→ **Assigned task**
Give all of the records again. Match them exactly.

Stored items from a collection
◇ ◇ ◇ ◇ ◇
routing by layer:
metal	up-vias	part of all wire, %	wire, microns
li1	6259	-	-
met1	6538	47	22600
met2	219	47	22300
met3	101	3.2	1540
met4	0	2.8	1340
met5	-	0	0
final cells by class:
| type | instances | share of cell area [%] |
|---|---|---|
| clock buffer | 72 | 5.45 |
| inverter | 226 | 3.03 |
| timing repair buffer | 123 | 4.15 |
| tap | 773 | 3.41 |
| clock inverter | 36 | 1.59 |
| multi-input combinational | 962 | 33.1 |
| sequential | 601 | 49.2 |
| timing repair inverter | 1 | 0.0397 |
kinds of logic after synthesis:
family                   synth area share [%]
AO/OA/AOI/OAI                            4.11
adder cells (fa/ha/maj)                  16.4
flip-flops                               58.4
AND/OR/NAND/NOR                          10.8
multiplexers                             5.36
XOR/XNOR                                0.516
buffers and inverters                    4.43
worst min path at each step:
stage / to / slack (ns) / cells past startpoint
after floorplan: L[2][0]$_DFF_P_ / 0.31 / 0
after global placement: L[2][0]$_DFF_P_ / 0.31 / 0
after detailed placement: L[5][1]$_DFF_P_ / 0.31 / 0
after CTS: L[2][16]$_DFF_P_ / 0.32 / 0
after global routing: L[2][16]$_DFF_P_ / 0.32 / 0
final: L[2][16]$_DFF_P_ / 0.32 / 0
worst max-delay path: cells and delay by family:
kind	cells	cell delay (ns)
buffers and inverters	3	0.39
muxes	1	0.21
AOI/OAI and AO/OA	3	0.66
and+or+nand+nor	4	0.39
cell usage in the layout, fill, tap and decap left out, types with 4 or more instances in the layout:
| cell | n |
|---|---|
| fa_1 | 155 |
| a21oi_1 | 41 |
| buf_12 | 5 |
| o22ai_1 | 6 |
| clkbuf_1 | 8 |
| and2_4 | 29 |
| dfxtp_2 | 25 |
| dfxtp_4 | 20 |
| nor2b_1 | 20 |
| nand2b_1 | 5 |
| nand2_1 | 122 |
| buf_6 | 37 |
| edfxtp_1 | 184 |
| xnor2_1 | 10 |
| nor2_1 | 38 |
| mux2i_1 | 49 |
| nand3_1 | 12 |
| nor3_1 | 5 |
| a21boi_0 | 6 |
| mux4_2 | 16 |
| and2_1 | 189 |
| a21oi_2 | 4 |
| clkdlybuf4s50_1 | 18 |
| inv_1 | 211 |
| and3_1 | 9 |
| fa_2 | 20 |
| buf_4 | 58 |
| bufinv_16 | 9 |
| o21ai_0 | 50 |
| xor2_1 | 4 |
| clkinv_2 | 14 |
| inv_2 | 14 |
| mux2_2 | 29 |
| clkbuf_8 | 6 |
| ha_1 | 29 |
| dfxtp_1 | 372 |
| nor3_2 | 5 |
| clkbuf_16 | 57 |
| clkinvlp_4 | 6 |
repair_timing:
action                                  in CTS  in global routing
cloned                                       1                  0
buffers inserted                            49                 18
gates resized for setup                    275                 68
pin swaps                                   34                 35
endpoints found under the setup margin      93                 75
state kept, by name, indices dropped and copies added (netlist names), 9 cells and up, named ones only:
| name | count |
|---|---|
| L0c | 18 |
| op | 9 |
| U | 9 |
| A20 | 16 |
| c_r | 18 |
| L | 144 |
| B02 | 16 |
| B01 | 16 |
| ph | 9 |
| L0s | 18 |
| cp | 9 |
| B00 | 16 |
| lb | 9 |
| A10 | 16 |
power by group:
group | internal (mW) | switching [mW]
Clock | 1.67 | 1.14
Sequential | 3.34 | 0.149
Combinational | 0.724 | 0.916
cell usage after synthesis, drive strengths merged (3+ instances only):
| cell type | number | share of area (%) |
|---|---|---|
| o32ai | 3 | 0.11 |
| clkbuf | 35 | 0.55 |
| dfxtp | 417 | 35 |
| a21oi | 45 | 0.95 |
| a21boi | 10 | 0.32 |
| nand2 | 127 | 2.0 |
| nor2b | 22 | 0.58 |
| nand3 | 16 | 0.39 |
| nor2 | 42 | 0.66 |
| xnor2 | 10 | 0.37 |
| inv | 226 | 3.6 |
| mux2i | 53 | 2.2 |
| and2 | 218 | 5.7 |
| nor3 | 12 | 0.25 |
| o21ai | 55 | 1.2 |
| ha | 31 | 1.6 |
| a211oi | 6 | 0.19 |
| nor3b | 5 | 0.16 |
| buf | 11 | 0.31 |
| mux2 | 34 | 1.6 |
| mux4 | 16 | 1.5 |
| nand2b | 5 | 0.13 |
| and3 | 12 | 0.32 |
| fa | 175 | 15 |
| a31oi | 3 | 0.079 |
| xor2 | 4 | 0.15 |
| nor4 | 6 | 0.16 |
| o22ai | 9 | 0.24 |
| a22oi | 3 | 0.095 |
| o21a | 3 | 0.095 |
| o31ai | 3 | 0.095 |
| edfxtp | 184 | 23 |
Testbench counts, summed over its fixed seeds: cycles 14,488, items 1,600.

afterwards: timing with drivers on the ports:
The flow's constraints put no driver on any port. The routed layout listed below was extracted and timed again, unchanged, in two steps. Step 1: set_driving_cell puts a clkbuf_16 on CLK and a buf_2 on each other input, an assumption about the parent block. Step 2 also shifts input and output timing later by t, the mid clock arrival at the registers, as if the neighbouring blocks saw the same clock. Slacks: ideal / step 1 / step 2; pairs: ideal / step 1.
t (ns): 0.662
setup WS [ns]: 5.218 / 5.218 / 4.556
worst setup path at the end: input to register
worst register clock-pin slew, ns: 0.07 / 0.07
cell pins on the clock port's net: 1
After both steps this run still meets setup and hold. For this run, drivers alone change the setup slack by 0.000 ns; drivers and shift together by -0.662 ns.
◇ ◇ ◇ ◇ ◇
→ **Solution**
routing by layer:
metal	up-vias	part of all wire, %	wire, microns
li1	6259	-	-
met1	6538	47	22600
met2	219	47	22300
met3	101	3.2	1540
met4	0	2.8	1340
met5	-	0	0
final cells by class:
| type | instances | share of cell area [%] |
|---|---|---|
| clock buffer | 72 | 5.45 |
| inverter | 226 | 3.03 |
| timing repair buffer | 123 | 4.15 |
| tap | 773 | 3.41 |
| clock inverter | 36 | 1.59 |
| multi-input combinational | 962 | 33.1 |
| sequential | 601 | 49.2 |
| timing repair inverter | 1 | 0.0397 |
kinds of logic after synthesis:
family                   synth area share [%]
AO/OA/AOI/OAI                            4.11
adder cells (fa/ha/maj)                  16.4
flip-flops                               58.4
AND/OR/NAND/NOR                          10.8
multiplexers                             5.36
XOR/XNOR                                0.516
buffers and inverters                    4.43
worst min path at each step:
stage / to / slack (ns) / cells past startpoint
after floorplan: L[2][0]$_DFF_P_ / 0.31 / 0
after global placement: L[2][0]$_DFF_P_ / 0.31 / 0
after detailed placement: L[5][1]$_DFF_P_ / 0.31 / 0
after CTS: L[2][16]$_DFF_P_ / 0.32 / 0
after global routing: L[2][16]$_DFF_P_ / 0.32 / 0
final: L[2][16]$_DFF_P_ / 0.32 / 0
worst max-delay path: cells and delay by family:
kind	cells	cell delay (ns)
buffers and inverters	3	0.39
muxes	1	0.21
AOI/OAI and AO/OA	3	0.66
and+or+nand+nor	4	0.39
cell usage in the layout, fill, tap and decap left out, types with 4 or more instances in the layout:
| cell | n |
|---|---|
| fa_1 | 155 |
| a21oi_1 | 41 |
| buf_12 | 5 |
| o22ai_1 | 6 |
| clkbuf_1 | 8 |
| and2_4 | 29 |
| dfxtp_2 | 25 |
| dfxtp_4 | 20 |
| nor2b_1 | 20 |
| nand2b_1 | 5 |
| nand2_1 | 122 |
| buf_6 | 37 |
| edfxtp_1 | 184 |
| xnor2_1 | 10 |
| nor2_1 | 38 |
| mux2i_1 | 49 |
| nand3_1 | 12 |
| nor3_1 | 5 |
| a21boi_0 | 6 |
| mux4_2 | 16 |
| and2_1 | 189 |
| a21oi_2 | 4 |
| clkdlybuf4s50_1 | 18 |
| inv_1 | 211 |
| and3_1 | 9 |
| fa_2 | 20 |
| buf_4 | 58 |
| bufinv_16 | 9 |
| o21ai_0 | 50 |
| xor2_1 | 4 |
| clkinv_2 | 14 |
| inv_2 | 14 |
| mux2_2 | 29 |
| clkbuf_8 | 6 |
| ha_1 | 29 |
| dfxtp_1 | 372 |
| nor3_2 | 5 |
| clkbuf_16 | 57 |
| clkinvlp_4 | 6 |
repair_timing:
action                                  in CTS  in global routing
cloned                                       1                  0
buffers inserted                            49                 18
gates resized for setup                    275                 68
pin swaps                                   34                 35
endpoints found under the setup margin      93                 75
state kept, by name, indices dropped and copies added (netlist names), 9 cells and up, named ones only:
| name | count |
|---|---|
| L0c | 18 |
| op | 9 |
| U | 9 |
| A20 | 16 |
| c_r | 18 |
| L | 144 |
| B02 | 16 |
| B01 | 16 |
| ph | 9 |
| L0s | 18 |
| cp | 9 |
| B00 | 16 |
| lb | 9 |
| A10 | 16 |
power by group:
group | internal (mW) | switching [mW]
Clock | 1.67 | 1.14
Sequential | 3.34 | 0.149
Combinational | 0.724 | 0.916
cell usage after synthesis, drive strengths merged (3+ instances only):
| cell type | number | share of area (%) |
|---|---|---|
| o32ai | 3 | 0.11 |
| clkbuf | 35 | 0.55 |
| dfxtp | 417 | 35 |
| a21oi | 45 | 0.95 |
| a21boi | 10 | 0.32 |
| nand2 | 127 | 2.0 |
| nor2b | 22 | 0.58 |
| nand3 | 16 | 0.39 |
| nor2 | 42 | 0.66 |
| xnor2 | 10 | 0.37 |
| inv | 226 | 3.6 |
| mux2i | 53 | 2.2 |
| and2 | 218 | 5.7 |
| nor3 | 12 | 0.25 |
| o21ai | 55 | 1.2 |
| ha | 31 | 1.6 |
| a211oi | 6 | 0.19 |
| nor3b | 5 | 0.16 |
| buf | 11 | 0.31 |
| mux2 | 34 | 1.6 |
| mux4 | 16 | 1.5 |
| nand2b | 5 | 0.13 |
| and3 | 12 | 0.32 |
| fa | 175 | 15 |
| a31oi | 3 | 0.079 |
| xor2 | 4 | 0.15 |
| nor4 | 6 | 0.16 |
| o22ai | 9 | 0.24 |
| a22oi | 3 | 0.095 |
| o21a | 3 | 0.095 |
| o31ai | 3 | 0.095 |
| edfxtp | 184 | 23 |
Testbench counts, summed over its fixed seeds: cycles 14,488, items 1,600.

afterwards: timing with drivers on the ports:
The flow's constraints put no driver on any port. The routed layout listed below was extracted and timed again, unchanged, in two steps. Step 1: set_driving_cell puts a clkbuf_16 on CLK and a buf_2 on each other input, an assumption about the parent block. Step 2 also shifts input and output timing later by t, the mid clock arrival at the registers, as if the neighbouring blocks saw the same clock. Slacks: ideal / step 1 / step 2; pairs: ideal / step 1.
t (ns): 0.662
setup WS [ns]: 5.218 / 5.218 / 4.556
worst setup path at the end: input to register
worst register clock-pin slew, ns: 0.07 / 0.07
cell pins on the clock port's net: 1
After both steps this run still meets setup and hold. For this run, drivers alone change the setup slack by 0.000 ns; drivers and shift together by -0.662 ns.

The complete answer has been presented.